A randomized controlled trial in patients with proximal femur fractures directly compared peripheral nerve blocks to spinal anesthesia and found markedly lower intraoperative hemodynamic instability with peripheral nerve blocks (16.7% vs 43.4%). This magnitude of risk reduction positions peripheral nerve blocks as a clinically meaningful safety alternative for many acute femur fracture cases.
Immediate postoperative analgesia favored peripheral nerve blocks by small margins at standard early time points (end of surgery, 6h, and 24h), but differences in pain scores were minimal and did not reach clinical significance. Both techniques provided acceptable intraoperative analgesia with similar rescue analgesic requirements in the first 24 hours.

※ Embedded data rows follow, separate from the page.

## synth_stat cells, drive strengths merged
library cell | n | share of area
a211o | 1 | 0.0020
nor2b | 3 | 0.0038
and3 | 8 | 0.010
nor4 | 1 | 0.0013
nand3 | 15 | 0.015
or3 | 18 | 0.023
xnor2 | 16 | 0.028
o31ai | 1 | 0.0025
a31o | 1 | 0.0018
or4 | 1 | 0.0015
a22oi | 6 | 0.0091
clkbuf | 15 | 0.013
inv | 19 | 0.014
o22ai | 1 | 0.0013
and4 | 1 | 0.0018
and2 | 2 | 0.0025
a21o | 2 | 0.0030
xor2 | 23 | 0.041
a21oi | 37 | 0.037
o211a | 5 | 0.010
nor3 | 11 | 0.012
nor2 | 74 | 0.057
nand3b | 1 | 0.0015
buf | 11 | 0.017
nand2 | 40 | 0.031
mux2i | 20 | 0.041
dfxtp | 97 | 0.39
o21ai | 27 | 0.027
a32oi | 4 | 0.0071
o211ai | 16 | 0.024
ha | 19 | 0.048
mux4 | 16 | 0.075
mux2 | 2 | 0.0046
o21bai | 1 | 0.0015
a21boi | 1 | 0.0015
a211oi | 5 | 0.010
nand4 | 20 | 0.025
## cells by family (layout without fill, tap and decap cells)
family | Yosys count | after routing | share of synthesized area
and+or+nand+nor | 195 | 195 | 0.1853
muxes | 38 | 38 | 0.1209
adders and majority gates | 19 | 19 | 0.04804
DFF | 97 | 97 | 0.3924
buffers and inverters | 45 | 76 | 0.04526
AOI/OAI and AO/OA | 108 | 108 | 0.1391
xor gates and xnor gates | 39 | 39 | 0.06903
`config.mk`:
```
export PLATFORM = sky130hd
export DESIGN_NAME = instruction_fetch_unit
export DESIGN_NICKNAME = d
export VERILOG_FILES = /design/src/rtl/ifu_pkg.sv /design/src/rtl/instruction_fetch_unit.sv
export SDC_FILE = /design/constraint.sdc
export NUM_CORES = 1
export LEC_CHECK = 0
export CORE_MARGIN = 2
export CORE_UTILIZATION = 71
export CTS_BUF_LIST = sky130_fd_sc_hd__clkbuf_4
export DETAILED_ROUTE_END_ITERATION = 10
export DONT_BUFFER_PORTS = 1
export PLACE_DENSITY = 0.93
export SYNTH_ARGS = -nofsm -noshare
export SYNTH_HDL_FRONTEND = slang
export SYNTH_SLANG_ARGS = --single-unit
export TNS_END_PERCENT = 100
```
`constraint.sdc`:
```
create_clock -name clk -period 3.8 [get_ports clk]
set_clock_uncertainty 0.1 [all_clocks]
set_input_delay 0.76 -clock clk [delete_from_list [all_inputs] [get_ports clk]]
set_output_delay 0.76 -clock clk [all_outputs]
set_load 0.05 [all_outputs]
```
`src/rtl/ifu_pkg.sv`:
```
// Shared types and constants for the instruction fetch unit.
package ifu_pkg;

  localparam int XLEN = 32;

  // Canonical addi x0,x0,0 for inserting bubbles downstream.
  localparam logic [XLEN-1:0] NOP_INSTR = 32'h0000_0013;

  typedef enum logic [1:0] {
    S_IDLE = 2'd0,
    S_WAIT = 2'd1,
    S_HOLD = 2'd2,
    S_DROP = 2'd3
  } ifu_state_e;

endpackage

```
`src/rtl/instruction_fetch_unit.sv`:
```
// Fetch PC owner and IF/ID writer; one outstanding imem request at a time.
// Optional perf counters are enabled by defining IFU_PERF_CNT_EN.
//
// state  | meaning
// S_IDLE | ready to issue a request at fetch_pc
// S_WAIT | request outstanding, response will be captured
// S_HOLD | fetched word presented on if_*, waiting for id_ready
// S_DROP | redirected while a request was outstanding; discard its response
module instruction_fetch_unit
  import ifu_pkg::*;
#(
  parameter logic [XLEN-1:0] RESET_PC = 32'h0000_0000,
  parameter int unsigned     PC_STEP  = 4
) (
  input  logic            clk,
  input  logic            reset,
  output logic            imem_req,
  output logic [XLEN-1:0] imem_addr,
  input  logic            imem_rvalid,
  input  logic [XLEN-1:0] imem_rdata,
  output logic            if_valid,
  output logic [XLEN-1:0] if_pc,
  output logic [XLEN-1:0] if_instruction,
  input  logic            id_ready,
  input  logic            redirect_valid,
  input  logic [XLEN-1:0] redirect_pc
`ifdef IFU_PERF_CNT_EN
  ,
  output logic [31:0]     perf_fetch_cnt,
  output logic [31:0]     perf_stall_cnt
`endif
);

  localparam logic [XLEN-1:0] STEP = XLEN'(PC_STEP);

  ifu_state_e      state_q, state_d;
  logic [XLEN-1:0] fetch_pc_q;
  logic            capture;
  logic            transfer;

  always_ff @(posedge clk or negedge reset) begin
    if (!reset) begin
      state_q <= S_IDLE;
    end else begin
      state_q <= state_d;
    end
  end

  // Redirect always wins over a response or a transfer.
  always_comb begin
    state_d = state_q;
    unique case (state_q)
      S_IDLE: begin
        if (!redirect_valid) state_d = S_WAIT;
      end
      S_WAIT: begin
        if (redirect_valid)   state_d = imem_rvalid ? S_IDLE : S_DROP;
        else if (imem_rvalid) state_d = S_HOLD;
      end
      S_HOLD: begin
        if (redirect_valid) state_d = S_IDLE;
        else if (id_ready)  state_d = S_WAIT;
      end
      S_DROP: begin
        if (imem_rvalid) state_d = S_IDLE;
      end
      default: state_d = S_IDLE;
    endcase
  end

  always_comb begin
    imem_req = 1'b0;
    if_valid = 1'b0;
    capture  = 1'b0;
    unique case (state_q)
      S_IDLE: imem_req = !redirect_valid;
      S_WAIT: capture  = imem_rvalid && !redirect_valid;
      S_HOLD: begin
        if_valid = 1'b1;
        imem_req = id_ready && !redirect_valid;
      end
      default: ;
    endcase
    // The state register already reads S_IDLE under reset, but the request
    // must not leak out combinationally while reset is held.
    if (!reset) imem_req = 1'b0;
  end

  assign transfer  = if_valid && id_ready && !redirect_valid;
  assign imem_addr = fetch_pc_q;

  always_ff @(posedge clk or negedge reset) begin
    if (!reset) begin
      fetch_pc_q     <= RESET_PC;
      if_pc          <= '0;
      if_instruction <= '0;
    end else begin
      if (redirect_valid) begin
        fetch_pc_q <= redirect_pc;
      end else if (capture) begin
        fetch_pc_q <= fetch_pc_q + STEP;
      end
      if (capture) begin
        if_pc          <= fetch_pc_q;
        if_instruction <= imem_rdata;
      end
    end
  end

`ifdef IFU_PERF_CNT_EN
  always_ff @(posedge clk or negedge reset) begin
    if (!reset) begin
      perf_fetch_cnt <= '0;
      perf_stall_cnt <= '0;
    end else begin
      if (transfer)              perf_fetch_cnt <= perf_fetch_cnt + 32'd1;
      if (if_valid && !id_ready) perf_stall_cnt <= perf_stall_cnt + 32'd1;
    end
  end
`endif

endmodule
```
==> results of run 1 <==
==> cells by family after synthesis <==
logic type,share of synthesized area
AOI/OAI and AO/OA,0.0443
buffers and inverters,0.0242
adders and majority gates,0.00288
xor gates and xnor gates,0.0544
DFF,0.564
and+or+nand+nor,0.155
muxes,0.155
==> cells in the final DEF, fill, tap and decap left out, types with 3 or more instances in the layout <==
master	synthesis	layout
inv_1	3	3
o21ai_1	4	4
and3_1	3	3
dfrtp_1	98	98
nor4_4	3	3
nand2b_1	4	4
o21ai_0	25	25
clkbuf_4	0	9
xor2_1	12	12
mux2_2	59	59
nor3_1	7	7
nor3_2	3	3
nor2_1	5	5
nand4_1	9	9
nand3_1	11	11
xnor2_1	15	15
nand2_1	58	58
==> timing repair <==
item / 4_1_cts / 5_1_grt
resized for setup: 0 / 0
hold buffers: 1 / 0
hold endpoints to repair: 98 / 0
==> path summary, 6_finish.rpt <==
| path | startpoint | endpoint | slack [ns] |
|---|---|---|---|
| worst min register to register | state_q[1]$_DFFE_PN0P_ | state_q[1]$_DFFE_PN0P_ | 0.63 |
| min in group clk | redirect_valid | imem_addr[25]$_DFFE_PN0P_ | 0.31 |
| worst min-delay path | reset | imem_addr[23]$_DFFE_PN0P_ | 0.12 |
| worst max register to register | imem_addr[2]$_DFFE_PN0P_ | imem_addr[18]$_DFFE_PN0P_ | 1.21 |
| worst max-delay path | state_q[1]$_DFFE_PN0P_ | imem_req | 1.10 |
| max in group asynchronous | reset | imem_addr[28]$_DFFE_PN0P_ | 3.08 |
==> flip-flops by register name (all words and copies together) (netlist names) <==
register,count
if_instruction,32
if_pc,32
imem_addr,32
state_q,2
==> cell type report <==
cell class                 instances  area (sq um)
clock buffer                       9          67.6
clock inverter                     7          91.3
fill                             387          1350
inverter                           3          11.3
multi-input combinational        245          1820
sequential                        98          2450
tap                               75          93.8
timing repair buffer               3          42.5
==> power by group through the flow <==
stage	Sequential [uW]	Combinational, uW	Clock [uW]
final	2950	474	599
after global routing	3010	525	660
after CTS	2960	482	613
after detailed placement	2980	456	0
after global placement	2960	423	0
after floorplan	2890	402	0
==> worst register-to-register path, delay by kind of cell, from the launching register on <==
family	cells	cell delay (ns)
adders and majority gates	1	0.32
DFF	1	0.73
and+or+nand+nor	3	0.89
muxes	1	0.28
xor gates and xnor gates	1	0.17
==> per-stage QoR <==
step           area [sq um]  hold slack, ns  total power, uW   util  std cells
5_1_grt                4580           0.136             4200  0.773        440
3_5_place_dp           4390           0.366             3440  0.741        423
6_report               4580           0.116             4030  0.773        440
2_1_floorplan          4350           0.364             3290      -        365
3_3_place_gp           4390           0.366             3380  0.741        423
4_1_cts                4580           0.145             4050  0.773        440
==> metal layers <==
layer / part of all wire / up-vias / GRT usage
li1: - / 1266 / -
met1: 0.39 / 1317 / 0.311
met2: 0.50 / 129 / 0.440
met3: 0.092 / 12 / 0.0946
met4: 0.013 / 0 / 0.102
met5: 0 / - / 0
==> results.md, run 1 <==
* Number of slew-limit violations in the final report at 0
* DR vias at 2724
* Top_reg_cell synth: dfrtp_1
* IO buf count at 0
* Most common cell in the synthesized netlist: dfrtp_1
* Total congestion overflow after global routing at 0
* Cell-by-cell listing of the critical path: nand2b_1 -> nand2b_1 -> nor3b_2
* Type of the setup path with the least slack: reg -> out
* Synthesized area divided by synthesized cell count at 11.9 sq um
* Total nets after synthesis at 435
* Highest clock rate at 371 MHz
* Switching portion of total power at 0.521
* Cell depth of the worst setup path at 3
* Largest net degree at the start of global routing at 99
* Vias in the first global route at 2732
* Die span in x at 82.3 um
* Maximum cell stage delay along the critical path at 0.70 ns
* Tightest Pin Transition at 0.950 ns
* Summed instance area of the synthesized netlist at 0.00435 sq mm
* Power density relative to cell area at 880 mW/mm^2
* Largest cells by area after synthesis: dfrtp_1 (56%), mux2_2 (15%), nand2_1 (5.0%)
* Std-Cell Core Area at 0.00592 sq mm
* Cell count after synthesis at 365
* Bufs on Longest Clock Path at 2
* Height of the die at 82.3 um
* Library cell used as clock root buffer: clkbuf_4
* Total of max-cap violations at 0
* Clk Latency, worst-skew pair at 0.43 ns
* Setup_tns at 0 ns
* Overall global routing resource usage at 0.263
* Fin worst setup slack at 1.10 ns
* Buf/Inv on CP at 0
* I/O pin total at 167
* Row count at 28
* Type of the worst min-delay path: in -> async
* Number of buffers added by the clock tree synthesis step at 9
* Largest delay contributor family on the critical path: simple AND/OR/NAND/NOR gates
* Yosys reg bits at 98
* Setup repair after global routing missed its margin: false
* Number of enable-type register cells in the synthesized netlist at 0
* Clock share of power at 0.149
* Antenna-violating nets left at 0
* Headroom to the max-slew limit at 0.365
* Half-perimeter wire length of the detailed placement result at 6.31 mm
* Number of hold violations in the final report at 0
* Ratio of cells with drive above 1 in the final layout at 0.252
* Post-DR wirelength/cell at 20.2 um
* Depth of the worst register-to-register path at 6
* Clock Sink Count at 98
* Post-CTS Setup Bufs at 0
* Number of DRC violations after detailed-routing iteration 0 at 140
* Total wirelength of the detailed-routed design at 8.90 mm
* Per-cell via count in the routed design at 6.19
* Sequential-to-total area share from yosys stat at 0.564
* Yosys warning count at 0
* Clock transition at the registers of the reported paths at 0.13 ns
* Placer Congestion at 0.744
* Kind of end point of the critical path: output pin
* Net count, final at 430
* Cell taking the most area after synthesis: dfrtp_1
* Crit start category: flop
* Cell repeated most along the worst path: nand2b_1
* Yosys top cell area share at 0.564
* Wire length of the first global-routing pass at 13.3 mm
* Largest fanout on the critical path at 7
* Status: finished clean
* Internal power at 1930 uW
* CTS tree: built
* Antenna violations before repair at 0
* Effective utilization at floorplan at 0.735
* Worst IR drop on VDD at 0.589 mV
* Pleak at 0.00193 uW
* Commonest cells post-synth: dfrtp_1 (98), mux2_2 (59), nand2_1 (58)
* Reg power frac at 0.733
* Number of distinct library cells after synthesis at 42
* Slowest stage cell, crit path: nor3b_2
* Asr flop ratio synth at 1.00
* Critical Path AT at 1.84 ns
* Layout area overhead at 5.21%
* Combinational power share at 0.118
* Detailed-router iteration count before antenna repair at 4
* Maximum level of the CTS H-tree at 3
* Switching power total at 2100 uW
* Number of diodes added for antenna fixing at 0
* Pre-CTS worst setup slack at 1.21 ns
* Floorplan die area at 0.00677 sq mm
* DRC Markers at 0
* Final clock period utilization by the worst path at 0.709
* CP Data Required Time at 2.94 ns
* Number of endpoints failing setup at the final stage at 0
* Final period demand of the worst path at 2.70 ns
(Power assumes the default switching activity.)
==> run 2: changes to the inputs <==
CORE_UTILIZATION = 66   (was 71)
PLACE_DENSITY = 0.88   (was 0.93)
clock period = 2.75 ns   (was 3.8 ns; I/O delays follow)
==> run 2 against run 1 <==
Against the previous run:
- the run now ends with hold timing left
- setup slack lost 0.51 ns
- register-to-register slack lost 0.58 ns
- clock power grew 22%
- design area grew 3.7%
- sequential power grew 33%
- power grew 36%
- first-iteration DRC count shrank 34%
- critical path type unchanged
- global-route usage shrank 0.88 points
- critical endpoint unchanged
- wire length grew 1.0%
- critical path depth grew 1
- highest routed layer unchanged
- via count grew 3.1%
- sequential share of layout area shrank 1.9 points
==> results.md, run 2 (synthesized netlist as in run 1, its figures left out) <==
* DRC Markers at 0
* Type of the worst min-delay path: in -> async
* Crit start category: flop
* Post-DR wirelength/cell at 19.2 um
* Largest net degree at the start of global routing at 100
* Number of diodes added for antenna fixing at 0
* Total of max-cap violations at 0
* Effective utilization at floorplan at 0.685
* Kind of end point of the critical path: output pin
* Antenna-violating nets left at 0
* Final period demand of the worst path at 2.15 ns
* Non-Filler Cell Area, Final at 0.00474 sq mm
* Height of the die at 85.2 um
* Post-CTS Setup Bufs at 0
* IO buf count at 0
* Setup_tns at 0 ns
* Net count, final at 456
* DR vias at 2809
* Final clock period utilization by the worst path at 0.783
* Switching portion of total power at 0.520
* Number of DRC violations after detailed-routing iteration 0 at 92
* Violations in the final reports: hold timing
* Layout area overhead at 9.09%
* Largest delay contributor family on the critical path: flip-flops
* Headroom to the max-slew limit at 0.578
* Power, Total at 5490 uW
* CTS tree: built
* Cell-by-cell listing of the critical path: nand2b_1 -> nand2b_1 -> nor3b_2 -> buf_4
* Floorplan die area at 0.00725 sq mm
* Placer Congestion at 0.783
* GR Util met3 at 0.0827
* Number of buffers added by the clock tree synthesis step at 9
* Die span in x at 85.2 um
* Total wirelength of the detailed-routed design at 8.99 mm
* Per-cell via count in the routed design at 6.00
* Vias in the first global route at 2898
* Tightest Pin Transition at 0.632 ns
* Most common cell after layout, fill and taps aside: dfrtp_1
* Combinational power share at 0.154
* Worst slack on hold paths at -0.300 ns
* Maximum cell stage delay along the critical path at 0.47 ns
* Met2 usage at 0.425
* Clock transition at the registers of the reported paths at 0.14 ns
* Largest fanout on the critical path at 7
* Power density relative to cell area at 1160 mW/mm^2
* Pleak at 0.00204 uW
* Most heavily used metal layer in global routing: met2
* CP Data Required Time at 2.10 ns
* Std-Cell Core Area at 0.00635 sq mm
* Number of endpoints failing setup at the final stage at 0
* Placed inst area at 0.00461 sq mm
* Commonest cells after routing, fill and taps aside: dfrtp_1 (98), mux2_2 (59), nand2_1 (58)
* GR Layer Usage met1 at 0.306
* Worst IR drop on VDD at 0.882 mV
* Detailed-router iteration count before antenna repair at 4
* Post-Place Cells at 452
* Overall global routing resource usage at 0.255
* I/O pin total at 167
* Clock share of power at 0.133
* Number of hold violations in the final report at 98
* Quantity of gates resized following cts at 0
* Total congestion overflow after global routing at 0
* Buf/Inv on CP at 1
* Reg power frac at 0.712
* Critical Path AT at 1.50 ns
* Library cell used as clock root buffer: clkbuf_4
* Switching power total at 2850 uW
* Cell repeated most along the worst path: nand2b_1
* Wire length of the first global-routing pass at 14.3 mm
* Antenna violations before repair at 0
* Number of slew-limit violations in the final report at 0
* Post-layout instance count excluding filler cells at 468
* Half-perimeter wire length of the detailed placement result at 6.59 mm
* Clk Latency, worst-skew pair at 0.42 ns
* Clock Sink Count at 98
* Ratio of cells with drive above 1 in the final layout at 0.302
* Setup repair after global routing missed its margin: false
* Type of the setup path with the least slack: reg -> out
* Row count at 29
* Maximum level of the CTS H-tree at 3
* Bufs on Longest Clock Path at 2
* Status: complete, but fails checks
* Internal power at 2640 uW
* Slowest stage cell, crit path: dfrtp_1
* Highest clock rate at 464 MHz
[run 2: cell types whose count changed in the layout (fill, tap and decap cells not counted)]
cell,change
bufinv_16,-1
clkinvlp_4,+1
clkinv_4,+1
buf_16,-1
clkbuf_4,+2
buf_12,+1
inv_6,-2
clkinv_2,-1
buf_4,+26
[run 2: path summary, 6_finish.rpt]
kind                                           start                             end  slack, ns  cells past startpoint
min in group clk                      redirect_valid       imem_addr[25]$_DFFE_PN0P_       0.09                      1
max reg2reg                 imem_addr[3]$_DFFE_PN0P_       imem_addr[26]$_DFFE_PN0P_       0.63                      7
min                                            reset           if_pc[12]$_DFFE_PN0P_      -0.30                      0
max                           state_q[1]$_DFFE_PN0P_                        imem_req       0.60                      4
min reg2reg                imem_addr[10]$_DFFE_PN0P_       imem_addr[10]$_DFFE_PN0P_       0.54                      2
max in group asynchronous                      reset  if_instruction[21]$_DFFE_PN0P_       2.69                      0
[run 2: final cells by class]
| class | instances | area (sq um) |
|---|---|---|
| Clock buffer | 11 | 82.6 |
| Clock inverter | 5 | 55.1 |
| Fill cell | 422 | 1610 |
| Inverter | 3 | 11.3 |
| Multi-Input combinational cell | 245 | 1820 |
| Sequential cell | 98 | 2450 |
| Tap cell | 77 | 96.3 |
| Timing Repair Buffer | 29 | 230 |
[run 2: per-stage QoR]
step | utilization | worst slack (ns)
after floorplan | - | 0.0419
after global placement | 0.726 | 0.715
after detailed placement | 0.726 | 0.656
after CTS | 0.747 | 0.556
after global routing | 0.747 | 0.451
final | 0.747 | 0.596
[run 2: power groups by stage]
stage | clock [uW] | sequential [uW] | combinational [uW]
after floorplan | 0 | 3990 | 555
after global placement | 0 | 3920 | 813
after detailed placement | 0 | 3950 | 855
after CTS | 753 | 3920 | 858
after global routing | 806 | 3980 | 928
final | 733 | 3910 | 847
[run 2: per-layer routing]
metal / up-vias / part of all wire / wire length (um)
met4: 0 / 0.015 / 136
met3: 12 / 0.098 / 877
li1: 1306 / - / -
met2: 139 / 0.50 / 4480
met1: 1352 / 0.39 / 3500
met5: - / 0 / 0
==> run 3: changes to the inputs <==
clock period = 2.09 ns   (was 2.75 ns; I/O delays follow)
==> run 3 against run 2 <==
Against the previous run:
- the run still ends with hold timing left
- flip-flop and latch count did not move
- design area is 10% higher
- cell count up 9.8%
- critical path depth stayed put
- combinational power up 52%
- first-iteration DRC count grew 96%
- critical endpoint unchanged
- largest power group unchanged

Peripheral nerve blocks demonstrated a slower onset and longer duration of motor and sensory block—an important consideration for timing early physiotherapy and monitoring—but the modest, time-limited analgesic advantage alone does not mandate choosing one technique over the other.
Hemodynamic outcomes offer the clearest practical distinction. The trial reported lower rates of hemodynamic instability with peripheral nerve blocks (16.7% vs 43.4%) and fewer bradycardia episodes (10% vs 33.3%). Most transient hypotensive events responded to crystalloid boluses without escalation to vasopressors. As a result, peripheral nerve blocks were associated with fewer intraoperative cardiovascular perturbations and a reduced need for pharmacologic intervention.
Although spinal anesthesia enabled faster early mobilization, the peripheral nerve block group experienced slower initial mobilization but a shorter overall hospital stay—findings that affect discharge planning and resource allocation.